■ **Your task**
Reproduce, exactly and in full, only the lines below from the one containing "[constraint.sdc]" through the one containing "input port bits".

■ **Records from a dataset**
━━━━━━━━━━━━━━━━

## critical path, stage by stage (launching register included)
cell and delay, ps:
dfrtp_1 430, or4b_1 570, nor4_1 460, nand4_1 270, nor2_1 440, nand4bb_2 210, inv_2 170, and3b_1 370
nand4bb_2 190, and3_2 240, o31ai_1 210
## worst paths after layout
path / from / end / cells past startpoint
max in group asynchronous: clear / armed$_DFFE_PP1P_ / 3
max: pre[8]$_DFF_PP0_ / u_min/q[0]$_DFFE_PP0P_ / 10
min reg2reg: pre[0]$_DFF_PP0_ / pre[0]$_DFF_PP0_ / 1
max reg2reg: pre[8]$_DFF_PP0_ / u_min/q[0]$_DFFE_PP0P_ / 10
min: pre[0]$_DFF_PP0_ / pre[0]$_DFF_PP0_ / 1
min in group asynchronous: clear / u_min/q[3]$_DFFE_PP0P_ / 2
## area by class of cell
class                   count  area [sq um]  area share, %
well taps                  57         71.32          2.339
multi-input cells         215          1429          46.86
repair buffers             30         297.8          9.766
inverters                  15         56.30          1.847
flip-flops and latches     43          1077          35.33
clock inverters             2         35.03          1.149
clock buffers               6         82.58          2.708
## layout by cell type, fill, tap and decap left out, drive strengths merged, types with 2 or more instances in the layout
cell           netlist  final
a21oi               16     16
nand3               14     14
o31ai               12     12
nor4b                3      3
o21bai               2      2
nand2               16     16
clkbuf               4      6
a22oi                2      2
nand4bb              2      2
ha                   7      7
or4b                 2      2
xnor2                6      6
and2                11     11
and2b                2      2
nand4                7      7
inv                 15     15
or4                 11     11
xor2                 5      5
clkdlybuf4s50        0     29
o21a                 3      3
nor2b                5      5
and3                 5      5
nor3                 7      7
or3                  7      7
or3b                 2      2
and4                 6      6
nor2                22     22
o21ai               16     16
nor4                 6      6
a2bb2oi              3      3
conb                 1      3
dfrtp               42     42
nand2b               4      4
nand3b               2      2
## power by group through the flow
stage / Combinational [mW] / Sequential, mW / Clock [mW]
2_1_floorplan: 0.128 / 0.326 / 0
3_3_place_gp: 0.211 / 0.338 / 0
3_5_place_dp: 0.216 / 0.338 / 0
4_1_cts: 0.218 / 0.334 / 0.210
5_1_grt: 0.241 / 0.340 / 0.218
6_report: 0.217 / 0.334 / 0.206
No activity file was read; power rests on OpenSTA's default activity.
[src/rtl/serial_sub_pkg.sv]
// Shared definitions for the bit-serial subtraction controller.
//   state_e   : controller FSM states (IDLE, RUN, DONE)
//   cnt_width : width of the bit counter for a given operand width
package serial_sub_pkg;

  typedef enum logic [1:0] {
    IDLE = 2'd0,
    RUN  = 2'd1,
    DONE = 2'd2
  } state_e;

  // The counter only has to reach w-1, so clog2(w) bits suffice.
  // The floor of 1 keeps the vector legal for degenerate widths.
  function automatic int cnt_width(input int w);
    return (w <= 2) ? 1 : $clog2(w);
  endfunction

endpackage

[src/rtl/serial_sub_ctrl_if.sv]
// Handshake and data bundle of serial_sub_ctrl.
//   master : operand producer / result consumer (testbench or parent)
//   slave  : the controller
// Signals: start_valid/start_ready + x, y, borrow_in (operand channel);
//          done_valid/done_ready + result, borrow_out (result channel);
//          busy status; zero/ovf flags only when SERIAL_SUB_FLAGS_EN is defined.
// Handshake rule (both channels): a transfer happens on a rising clock edge
// where valid and ready are both high; the producer holds its payload
// stable while valid is high and ready is low.
interface serial_sub_ctrl_if #(
  parameter int WIDTH = 5
);
  logic             start_valid;
  logic             start_ready;
  logic [WIDTH-1:0] x;
  logic [WIDTH-1:0] y;
  logic             borrow_in;
  logic             done_valid;
  logic             done_ready;
  logic [WIDTH-1:0] result;
  logic             borrow_out;
  logic             busy;
`ifdef SERIAL_SUB_FLAGS_EN
  logic             zero;
  logic             ovf;
`endif

  modport master (
    output start_valid, x, y, borrow_in, done_ready,
    input  start_ready, done_valid, result, borrow_out, busy
`ifdef SERIAL_SUB_FLAGS_EN
    , input zero, ovf
`endif
  );

  modport slave (
    input  start_valid, x, y, borrow_in, done_ready,
    output start_ready, done_valid, result, borrow_out, busy
`ifdef SERIAL_SUB_FLAGS_EN
    , output zero, ovf
`endif
  );
endinterface

[src/rtl/serial_sub_ctrl_fs_bit.sv]
// fs_bit: one-bit combinational full subtractor, computes a - b - bin.
//   a_i, b_i, bin_i : minuend bit, subtrahend bit, incoming borrow
//   d_o             : difference bit
//   bout_o          : outgoing borrow
module fs_bit (
  input  logic a_i,
  input  logic b_i,
  input  logic bin_i,
  output logic d_o,
  output logic bout_o
);
  assign d_o    = a_i ^ b_i ^ bin_i;
  assign bout_o = (~a_i & b_i) | (~(a_i ^ b_i) & bin_i);
endmodule

[src/rtl/serial_sub_ctrl.sv]
// serial_sub_ctrl: bit-serial x - y - borrow_in, one bit per clock through
// a single fs_bit cell.
// Ports:
//   clk     : rising-edge clock
//   rst_n   : synchronous active-low reset
//   bus     : serial_sub_ctrl_if slave modport (operands, result, status)
//   state_o : current FSM state, for observation
// Build option: SERIAL_SUB_FLAGS_EN adds the registered zero/ovf flags.
module serial_sub_ctrl
  import serial_sub_pkg::*;
#(
  parameter int WIDTH = 5
) (
  input  logic               clk,
  input  logic               rst_n,
  serial_sub_ctrl_if.slave   bus,
  output state_e             state_o
);
  localparam int CW = cnt_width(WIDTH);

  state_e           state_q, state_d;
  logic [WIDTH-1:0] x_q, x_d, y_q, y_d, res_q, res_d;
  logic             b_q, b_d, bout_q, bout_d;
  logic [CW-1:0]    cnt_q, cnt_d;
`ifdef SERIAL_SUB_FLAGS_EN
  logic             zero_q, zero_d, ovf_q, ovf_d;
`endif

  logic d_bit, b_next, last_bit;

  fs_bit u_fs_bit (
    .a_i    (x_q[0]),
    .b_i    (y_q[0]),
    .bin_i  (b_q),
    .d_o    (d_bit),
    .bout_o (b_next)
  );

  assign last_bit = (cnt_q == CW'(WIDTH - 1));

  always_comb begin
    state_d = state_q;
    x_d     = x_q;
    y_d     = y_q;
    res_d   = res_q;
    b_d     = b_q;
    bout_d  = bout_q;
    cnt_d   = cnt_q;
`ifdef SERIAL_SUB_FLAGS_EN
    zero_d  = zero_q;
    ovf_d   = ovf_q;
`endif
    case (state_q)
      IDLE: begin
        if (bus.start_valid) begin
          x_d     = bus.x;
          y_d     = bus.y;
          b_d     = bus.borrow_in;
          cnt_d   = '0;
          state_d = RUN;
        end
      end
      RUN: begin
        x_d   = x_q >> 1;
        y_d   = y_q >> 1;
        // LSB-first: after WIDTH shifts the first difference bit is at bit 0.
        res_d = {d_bit, res_q[WIDTH-1:1]};
        b_d   = b_next;
        cnt_d = cnt_q + CW'(1);
        if (last_bit) begin
          state_d = DONE;
          bout_d  = b_next;
`ifdef SERIAL_SUB_FLAGS_EN
          zero_d  = ({d_bit, res_q[WIDTH-1:1]} == '0);
          // Signed overflow: borrow into the sign cell differs from borrow out.
          ovf_d   = b_q ^ b_next;
`endif
        end
      end
      DONE: begin
        if (bus.done_ready) state_d = IDLE;
      end
      default: state_d = IDLE;
    endcase
  end

  always_ff @(posedge clk) begin
    if (!rst_n) begin
      state_q <= IDLE;
      x_q     <= '0;
      y_q     <= '0;
      res_q   <= '0;
      b_q     <= 1'b0;
      bout_q  <= 1'b0;
      cnt_q   <= '0;
`ifdef SERIAL_SUB_FLAGS_EN
      zero_q  <= 1'b0;
      ovf_q   <= 1'b0;
`endif
    end else begin
      state_q <= state_d;
      x_q     <= x_d;
      y_q     <= y_d;
      res_q   <= res_d;
      b_q     <= b_d;
      bout_q  <= bout_d;
      cnt_q   <= cnt_d;
`ifdef SERIAL_SUB_FLAGS_EN
      zero_q  <= zero_d;
      ovf_q   <= ovf_d;
`endif
    end
  end

  // Moore outputs decoded from the state register only.
  assign bus.start_ready = (state_q == IDLE);
  assign bus.done_valid  = (state_q == DONE);
  assign bus.busy        = (state_q != IDLE);
  assign bus.result      = res_q;
  assign bus.borrow_out  = bout_q;
`ifdef SERIAL_SUB_FLAGS_EN
  assign bus.zero        = zero_q;
  assign bus.ovf         = ovf_q;
`endif
  assign state_o         = state_q;

endmodule

[src/flat_wrapper.sv]
// flat-port wrapper written by rule: the top's interface ports become plain ports
module serial_sub_ctrl_flat import serial_sub_pkg::*;
#(
  parameter int WIDTH = 5
)
  (clk, rst_n, state_o, bus_start_valid, bus_x, bus_y, bus_borrow_in, bus_done_ready, bus_start_ready, bus_done_valid, bus_result, bus_borrow_out, bus_busy);
  serial_sub_ctrl_if #(.WIDTH(WIDTH)) bus_i ();
  input  logic clk;
  input  logic rst_n;
  output state_e state_o;
  input wire logic [$bits(bus_i.start_valid)-1:0] bus_start_valid;
  input wire logic [$bits(bus_i.x)-1:0] bus_x;
  input wire logic [$bits(bus_i.y)-1:0] bus_y;
  input wire logic [$bits(bus_i.borrow_in)-1:0] bus_borrow_in;
  input wire logic [$bits(bus_i.done_ready)-1:0] bus_done_ready;
  output wire logic [$bits(bus_i.start_ready)-1:0] bus_start_ready;
  output wire logic [$bits(bus_i.done_valid)-1:0] bus_done_valid;
  output wire logic [$bits(bus_i.result)-1:0] bus_result;
  output wire logic [$bits(bus_i.borrow_out)-1:0] bus_borrow_out;
  output wire logic [$bits(bus_i.busy)-1:0] bus_busy;
  assign bus_i.start_valid = bus_start_valid;
  assign bus_i.x = bus_x;
  assign bus_i.y = bus_y;
  assign bus_i.borrow_in = bus_borrow_in;
  assign bus_i.done_ready = bus_done_ready;
  assign bus_start_ready = bus_i.start_ready;
  assign bus_done_valid = bus_i.done_valid;
  assign bus_result = bus_i.result;
  assign bus_borrow_out = bus_i.borrow_out;
  assign bus_busy = bus_i.busy;
  serial_sub_ctrl #(.WIDTH(WIDTH)) u_core (.clk(clk), .rst_n(rst_n), .bus(bus_i), .state_o(state_o));
endmodule
[config.mk]
export PLATFORM = sky130hd
export DESIGN_NAME = serial_sub_ctrl_flat
export DESIGN_NICKNAME = d
export VERILOG_FILES = /design/src/rtl/serial_sub_pkg.sv /design/src/rtl/serial_sub_ctrl_if.sv /design/src/rtl/serial_sub_ctrl_fs_bit.sv /design/src/rtl/serial_sub_ctrl.sv /design/src/flat_wrapper.sv
export SDC_FILE = /design/constraint.sdc
export NUM_CORES = 1
export LEC_CHECK = 0
export CAP_MARGIN = 10
export CELL_PAD_IN_SITES_DETAIL_PLACEMENT = 2
export CELL_PAD_IN_SITES_GLOBAL_PLACEMENT = 2
export CORE_MARGIN = 4
export CORE_UTILIZATION = 31
export CTS_CLUSTER_DIAMETER = 30
export CTS_CLUSTER_SIZE = 14
export DETAILED_ROUTE_END_ITERATION = 12
export GPL_TIMING_DRIVEN = 0
export PLACE_DENSITY_LB_ADDON = 0.1
export SETUP_SLACK_MARGIN = 0.3
export SLEW_MARGIN = 20
export SYNTH_ARGS = -nofsm -noshare
export SYNTH_HDL_FRONTEND = slang
export SYNTH_SLANG_ARGS = --single-unit
[constraint.sdc]
create_clock -name clk -period 3.39 [get_ports clk]
set_input_delay 0.678 -clock clk [delete_from_list [all_inputs] [get_ports clk]]
set_output_delay 0.678 -clock clk [all_outputs]
set_load 0.01 [all_outputs]
======== Word-level counts from Yosys, hierarchy flattened ========
Index checks and enable logic that the tools add are counted.
word-level totals
  flip-flop bits (word level) ............. 22
  input port bits ......................... 15
  output and inout bits ................... 11
  logic and storage cells ................. 39
cells by class
  add/sub/neg operators ................... 1
  equal/unequal tests ..................... 6
  muxes and demuxes ....................... 12
  bitwise operators ....................... 7
  reduce and logical (&&, ||, !) cells .... 6
operators with widths
  operator                                                                 count
  5-bit one-hot mux with 2 select lines                                    2
  5-bit 2-to-1 mux                                                         2
  2-bit 2-to-1 mux                                                         3
  2-bit one-hot mux with 3 select lines                                    1
  3-bit one-hot mux with 2 select lines                                    1
  2-bit inequality test, second input constant                             2
  2-bit AND reduction                                                      2
  2-bit nonzero test                                                       2
  3-bit by 1-bit adder with 3-bit output, second input constant            1
  3-bit equality test, second input constant                               1
  3-bit 2-to-1 mux                                                         1
  3-bit AND reduction                                                      1
  1-bit bitwise AND                                                        2
  2-bit by 1-bit equality test with 1-bit output, second input constant    1
  2-bit equality test, second input constant                               1
  2-bit zero test                                                          1
  2-bit by 1-bit inequality test with 1-bit output, second input constant  1
  1-bit NOT                                                                2
  1-bit one-hot mux with 2 select lines                                    1
  1-bit XOR                                                                2
  1-bit 2-to-1 mux                                                         1
  1-bit OR                                                                 1

======== Depth between registers and ports, before layout ========
  word-level depth ........................ 5
  gate-level depth with buffers ........... 5
  depth with buffers taken out ............ 5

======== Hierarchy ========
Synthesis repeated with hierarchy kept, for this count alone.
unflattened totals
  cells, all modules ...................... 119
  area, all modules ....................... 1,058.5 sq um
by module, submodules not included
  module           times used  cells an instance  area each (sq um)  seq. area each (sq um)
  serial_sub_ctrl  1           115                1,027.2            440.4
  fs_bit           1           4                  31.3               0.0

======== Worst setup path after synthesis ========
OpenSTA, ideal clock, no wires.
  path kind ............................... register -> output
  start point ............................. reg u_core.state_q[0] (netlist: u_core.state_o[0])
  end point ............................... out bus_start_ready
  arrival ................................. 1.076 ns
  data required time ...................... 2.712 ns
  path slack .............................. 1.636 ns
  stages on the path, launching flop included .. 5
  path through ............................ dfxtp_1 buf_6 buf_4 or2_2 inv_1
on the way
  cells in the longest elaborated chain, start to end .. 1
RTL lines
  element                 line                    source
  from (decl)             serial_sub_ctrl.sv:21   state_e state_q, state_d;
  from (signal assigned)  serial_sub_ctrl.sv:101  state_q <= state_d;
  2-bit zero test         serial_sub_ctrl.sv:116  assign bus.start_ready = (state_q == IDLE);
  to (decl)               flat_wrapper.sv:16      output wire logic [$bits(bus_i.start_ready)-1:0] bus_start_ready;
No other way between the ends.

======== Final worst setup path ========
Ends and elaborated chain as after synthesis.
File: src/rtl/dmem_arbiter.sv
// -----------------------------------------------------------------------------
// dmem_arbiter
//
// Shares one single-port data SRAM between the CPU data port (c_*) and a
// secondary DMA/loader port (d_*). One access is performed per cycle. The
// winner is chosen combinationally from the current requests and the
// registered arbitration state. Read data is captured one cycle after the
// grant and returned with a one-cycle valid strobe to the port that issued
// the read.
//
// Build option:
//   DMEM_ARB_RR_EN  defined   -> IDLE contention is resolved round-robin
//                   undefined -> fixed priority, the CPU wins IDLE contention
//
// Ports:
//   clk_in            system clock, all state changes on the rising edge
//   reset             asynchronous, active-low reset
//   c_req/c_we        CPU request / write(1)-read(0)
//   c_addr/c_wdata    CPU word address / write data
//   c_gnt             CPU access performed this cycle
//   c_stall           c_req & ~c_gnt, freezes the CPU pipeline
//   c_rvalid/c_rdata  CPU read strobe / read data (held until next CPU read)
//   d_req/d_we/d_addr/d_wdata   DMA request, same meaning as the CPU side
//   d_lock            DMA asks for burst ownership
//   d_gnt/d_rvalid/d_rdata      DMA grant / read strobe / read data
//   mem_a/mem_d/mem_we          SRAM address / write data / write enable
//   mem_rdata         SRAM asynchronous read data for mem_a
//   dbg_state         current arbitration state (0 = IDLE, 1 = LOCKED)
//
// Handshake: a request (x_req) is held by the requester until it observes
// x_gnt high in the same cycle; the access completes in that cycle, there is
// no ready/backpressure beyond the grant. x_rvalid is a single-cycle strobe
// and is never stalled.
// -----------------------------------------------------------------------------
module dmem_arbiter #(
  parameter int AW        = 11,
  parameter int DW        = 32,
  parameter int MAX_BURST = 8
) (
  input  logic          clk_in,
  input  logic          reset,
  // CPU port
  input  logic          c_req,
  input  logic          c_we,
  input  logic [AW-1:0] c_addr,
  input  logic [DW-1:0] c_wdata,
  output logic          c_gnt,
  output logic          c_stall,
  output logic          c_rvalid,
  output logic [DW-1:0] c_rdata,
  // DMA port
  input  logic          d_req,
  input  logic          d_we,
  input  logic [AW-1:0] d_addr,
  input  logic [DW-1:0] d_wdata,
  input  logic          d_lock,
  output logic          d_gnt,
  output logic          d_rvalid,
  output logic [DW-1:0] d_rdata,
  // SRAM side
  output logic [AW-1:0] mem_a,
  output logic [DW-1:0] mem_d,
  output logic          mem_we,
  input  logic [DW-1:0] mem_rdata,
  // debug
  output logic [0:0]    dbg_state
);

  localparam logic [0:0] ST_IDLE   = 1'b0;
  localparam logic [0:0] ST_LOCKED = 1'b1;

  // Counter must be able to hold MAX_BURST itself.
  localparam int CW = $clog2(MAX_BURST + 1);
  localparam logic [CW-1:0] MAX_CNT = CW'(MAX_BURST);
  localparam logic [CW-1:0] ONE_CNT = CW'(1);

  logic [0:0]    state;
  logic [CW-1:0] count;

  logic lock_win;   // DMA keeps the port as part of a locked burst
  logic cpu_first;  // CPU wins if both request during IDLE-style arbitration
  logic c_win;
  logic d_win;

`ifdef DMEM_ARB_RR_EN
  // 1 = DMA was the last port granted. Reset points at the CPU, so the
  // first contended cycle after reset goes to the DMA.
  logic last_dma;
  logic burst_done;

  // A burst that ran to MAX_BURST hands the exit cycle to the CPU regardless
  // of the round-robin pointer, so a streaming DMA cannot starve the CPU.
  assign burst_done = (state == ST_LOCKED) && (count >= MAX_CNT);
  assign cpu_first  = last_dma | burst_done;
`else
  assign cpu_first  = 1'b1;
`endif

  assign lock_win = (state == ST_LOCKED) && d_req && d_lock && (count < MAX_CNT);

  // Winner selection. Outside a live locked beat (including the cycle the
  // lock is being released) the cycle is arbitrated exactly like IDLE.
  always_comb begin
    c_win = 1'b0;
    d_win = 1'b0;
    if (lock_win) begin
      d_win = 1'b1;
    end else if (c_req && d_req) begin
      c_win = cpu_first;
      d_win = ~cpu_first;
    end else begin
      c_win = c_req;
      d_win = d_req;
    end
  end

  // Grants are forced low combinationally while reset is held.
  assign c_gnt   = c_win & reset;
  assign d_gnt   = d_win & reset;
  assign c_stall = c_req & ~c_gnt;

  // SRAM mux. With no winner the address parks on the CPU address and the
  // write data is zeroed; mem_we can only be high alongside a grant.
  assign mem_a  = d_gnt ? d_addr : c_addr;
  assign mem_d  = c_gnt ? c_wdata : (d_gnt ? d_wdata : '0);
  assign mem_we = (c_gnt & c_we) | (d_gnt & d_we);

  assign dbg_state = state;

  // Arbitration state and burst beat counter.
  always_ff @(posedge clk_in or negedge reset) begin
    if (!reset) begin
      state <= ST_IDLE;
      count <= '0;
    end else if (lock_win) begin
      state <= ST_LOCKED;
      count <= count + ONE_CNT;
    end else if (d_gnt && d_lock) begin
      // Fresh lock: this grant is beat 1 of the burst.
      state <= ST_LOCKED;
      count <= ONE_CNT;
    end else begin
      state <= ST_IDLE;
      count <= '0;
    end
  end

`ifdef DMEM_ARB_RR_EN
  always_ff @(posedge clk_in or negedge reset) begin
    if (!reset) begin
      last_dma <= 1'b0;
    end else if (c_gnt || d_gnt) begin
      last_dma <= d_gnt;
    end
  end
`endif

  // Read return path. Data registers only update on a read grant so the
  // last word stays visible between reads.
  always_ff @(posedge clk_in or negedge reset) begin
    if (!reset) begin
      c_rvalid <= 1'b0;
      c_rdata  <= '0;
    end else begin
      c_rvalid <= c_gnt & ~c_we;
      if (c_gnt && !c_we) begin
        c_rdata <= mem_rdata;
      end
    end
  end

  always_ff @(posedge clk_in or negedge reset) begin
    if (!reset) begin
      d_rvalid <= 1'b0;
      d_rdata  <= '0;
    end else begin
      d_rvalid <= d_gnt & ~d_we;
      if (d_gnt && !d_we) begin
        d_rdata <= mem_rdata;
      end
    end
  end

endmodule
<file path="src/rtl/pe_pkg.sv">
// rtl/pe_pkg.sv - shared types, drain FSM encoding and accumulator limiting for the PE row
package pe_pkg;

    localparam int ACC_MAXW = 64;
    localparam int WIDE_W   = ACC_MAXW + 2;

    typedef logic signed [WIDE_W-1:0] wide_t;

    localparam logic [1:0] ST_IDLE  = 2'd0;
    localparam logic [1:0] ST_CAPT  = 2'd1;
    localparam logic [1:0] ST_DRAIN = 2'd2;

    // The sum is computed with headroom; clamping happens here, wrapping is the caller's truncation.
    function automatic wide_t acc_limit(input wide_t sum, input int aw, input logic sat, input logic sgn);
        wide_t one;
        wide_t vmax;
        wide_t vmin;
        one = wide_t'(1);
        if (sgn) begin
            vmax = (one <<< (aw - 1)) - one;
            vmin = -(one <<< (aw - 1));
        end else begin
            vmax = (one <<< aw) - one;
            vmin = '0;
        end
        acc_limit = sum;
        if (sat) begin
            if (sum > vmax)
                acc_limit = vmax;
            else if (sum < vmin)
                acc_limit = vmin;
        end
    endfunction

endpackage

</file>
<file path="src/rtl/pe_row_stream_cell.sv">
// rtl/pe_row_stream_cell.sv - one MAC lane: operand forwarding, B delay, accumulator and shadow
module pe_mac_cell
    import pe_pkg::*;
#(
    parameter int BITWIDTH    = 8,
    parameter int ACC_WIDTH   = 20,
    parameter int SIGNED_MODE = 1,
    parameter int SATURATE    = 0
) (
    input  logic                 clk,
    input  logic                 rst_n,
    input  logic [BITWIDTH-1:0]  i_a,
    input  logic                 i_v,
    input  logic                 i_f,
    input  logic                 i_l,
    input  logic [BITWIDTH-1:0]  i_b,
    output logic [BITWIDTH-1:0]  o_a,
    output logic                 o_v,
    output logic                 o_f,
    output logic                 o_l,
    output logic [BITWIDTH-1:0]  o_b,
    output logic [ACC_WIDTH-1:0] o_shadow
);

    localparam logic SGN = (SIGNED_MODE != 0);
    localparam logic SAT = (SATURATE != 0);

    logic [BITWIDTH-1:0]   r_a, r_b;
    logic                  r_v, r_f, r_l;
    logic [ACC_WIDTH-1:0]  r_acc, r_shadow;
    logic [2*BITWIDTH-1:0] w_ea, w_eb, w_prod;
    logic [ACC_WIDTH-1:0]  w_base, w_next;
    wide_t                 w_sum;

    // Low 2*BITWIDTH bits of the product of extended operands are correct for both signednesses.
    assign w_ea   = {{BITWIDTH{SGN & i_a[BITWIDTH-1]}}, i_a};
    assign w_eb   = {{BITWIDTH{SGN & i_b[BITWIDTH-1]}}, i_b};
    assign w_prod = w_ea * w_eb;
    assign w_base = i_f ? '0 : r_acc;
    assign w_sum  = {{(WIDE_W-ACC_WIDTH){SGN & w_base[ACC_WIDTH-1]}}, w_base}
                  + {{(WIDE_W-2*BITWIDTH){SGN & w_prod[2*BITWIDTH-1]}}, w_prod};
    assign w_next = ACC_WIDTH'(acc_limit(w_sum, ACC_WIDTH, SAT, SGN));

    always_ff @(posedge clk or negedge rst_n) begin
        if (!rst_n) begin
            r_a      <= '0;
            r_b      <= '0;
            r_v      <= 1'b0;
            r_f      <= 1'b0;
            r_l      <= 1'b0;
            r_acc    <= '0;
            r_shadow <= '0;
        end else begin
            r_a <= i_a;
            r_b <= i_b;
            r_v <= i_v;
            r_f <= i_f;
            r_l <= i_l;
            if (i_v) begin
                r_acc <= w_next;
                if (i_l)
                    r_shadow <= w_next;
            end
        end
    end

    assign o_a      = r_a;
    assign o_v      = r_v;
    assign o_f      = r_f;
    assign o_l      = r_l;
    assign o_b      = r_b;
    assign o_shadow = r_shadow;

endmodule

</file>
<file path="src/rtl/pe_row_stream.sv">
// rtl/pe_row_stream.sv - systolic PE row with tile protocol and serial result drain
module pe_row_stream
    import pe_pkg::*;
#(
    parameter int BITWIDTH    = 8,
    parameter int Y_COL       = 3,
    parameter int ACC_WIDTH   = 20,
    parameter int SIGNED_MODE = 1,
    parameter int SATURATE    = 0,
    parameter int IDX_W       = (Y_COL > 1) ? $clog2(Y_COL) : 1
) (
    input  logic                      clk,
    input  logic                      rst_n,
    input  logic                      in_valid,
    output logic                      in_ready,
    input  logic                      in_first,
    input  logic                      in_last,
    input  logic [BITWIDTH-1:0]       in_row,
    input  logic [Y_COL*BITWIDTH-1:0] in_col,
    output logic [Y_COL*BITWIDTH-1:0] out_col,
    output logic                      res_valid,
    input  logic                      res_ready,
    output logic [ACC_WIDTH-1:0]      res_data,
    output logic [IDX_W-1:0]          res_idx
);

    localparam logic [IDX_W-1:0] LAST_IDX = IDX_W'(Y_COL - 1);

    logic [BITWIDTH-1:0]  w_a [Y_COL+1];
    logic                 w_v [Y_COL+1];
    logic                 w_f [Y_COL+1];
    logic                 w_l [Y_COL+1];
    logic [ACC_WIDTH-1:0] w_shadow [2**IDX_W];

    logic [1:0]       r_state;
    logic [IDX_W-1:0] r_idx;
    logic             w_busy, w_snap0, w_snap_last, w_hs;

    assign w_a[0] = in_row;
    assign w_v[0] = in_valid & in_ready;
    assign w_f[0] = in_first;
    assign w_l[0] = in_last;

    genvar gi;
    generate
        for (gi = 0; gi < Y_COL; gi++) begin : g_lane
            pe_mac_cell #(
                .BITWIDTH    (BITWIDTH),
                .ACC_WIDTH   (ACC_WIDTH),
                .SIGNED_MODE (SIGNED_MODE),
                .SATURATE    (SATURATE)
            ) u_cell (
                .clk      (clk),
                .rst_n    (rst_n),
                .i_a      (w_a[gi]),
                .i_v      (w_v[gi]),
                .i_f      (w_f[gi]),
                .i_l      (w_l[gi]),
                .i_b      (in_col[(Y_COL-1-gi)*BITWIDTH +: BITWIDTH]),
                .o_a      (w_a[gi+1]),
                .o_v      (w_v[gi+1]),
                .o_f      (w_f[gi+1]),
                .o_l      (w_l[gi+1]),
                .o_b      (out_col[(Y_COL-1-gi)*BITWIDTH +: BITWIDTH]),
                .o_shadow (w_shadow[gi])
            );
        end
        for (gi = Y_COL; gi < 2**IDX_W; gi++) begin : g_pad
            assign w_shadow[gi] = '0;
        end
    endgenerate

    // Only a last beat is held back while the shadows are still owed to the consumer.
    assign w_busy      = (r_state != ST_IDLE);
    assign in_ready    = ~(w_busy & in_last);
    assign w_snap0     = w_v[0] & w_l[0];
    assign w_snap_last = w_v[Y_COL-1] & w_l[Y_COL-1];
    assign w_hs        = res_valid & res_ready;

    always_ff @(posedge clk or negedge rst_n) begin
        if (!rst_n) begin
            r_state <= ST_IDLE;
            r_idx   <= '0;
        end else begin
            case (r_state)
                ST_IDLE: begin
                    if (w_snap0)
                        r_state <= (Y_COL == 1) ? ST_DRAIN : ST_CAPT;
                end
                ST_CAPT: begin
                    if (w_snap_last)
                        r_state <= ST_DRAIN;
                end
                ST_DRAIN: begin
                    if (w_hs) begin
                        if (r_idx == LAST_IDX) begin
                            r_state <= ST_IDLE;
                            r_idx   <= '0;
                        end else begin
                            r_idx <= r_idx + IDX_W'(1);
                        end
                    end
                end
                default: r_state <= ST_IDLE;
            endcase
        end
    end

    assign res_valid = (r_state == ST_DRAIN);
    assign res_data  = w_shadow[r_idx];
    assign res_idx   = r_idx;

endmodule
</file>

━━━━━━━━━━━━━━━━

■ **Solution to this task**
[constraint.sdc]
create_clock -name clk -period 3.39 [get_ports clk]
set_input_delay 0.678 -clock clk [delete_from_list [all_inputs] [get_ports clk]]
set_output_delay 0.678 -clock clk [all_outputs]
set_load 0.01 [all_outputs]
======== Word-level counts from Yosys, hierarchy flattened ========
Index checks and enable logic that the tools add are counted.
word-level totals
  flip-flop bits (word level) ............. 22
  input port bits ......................... 15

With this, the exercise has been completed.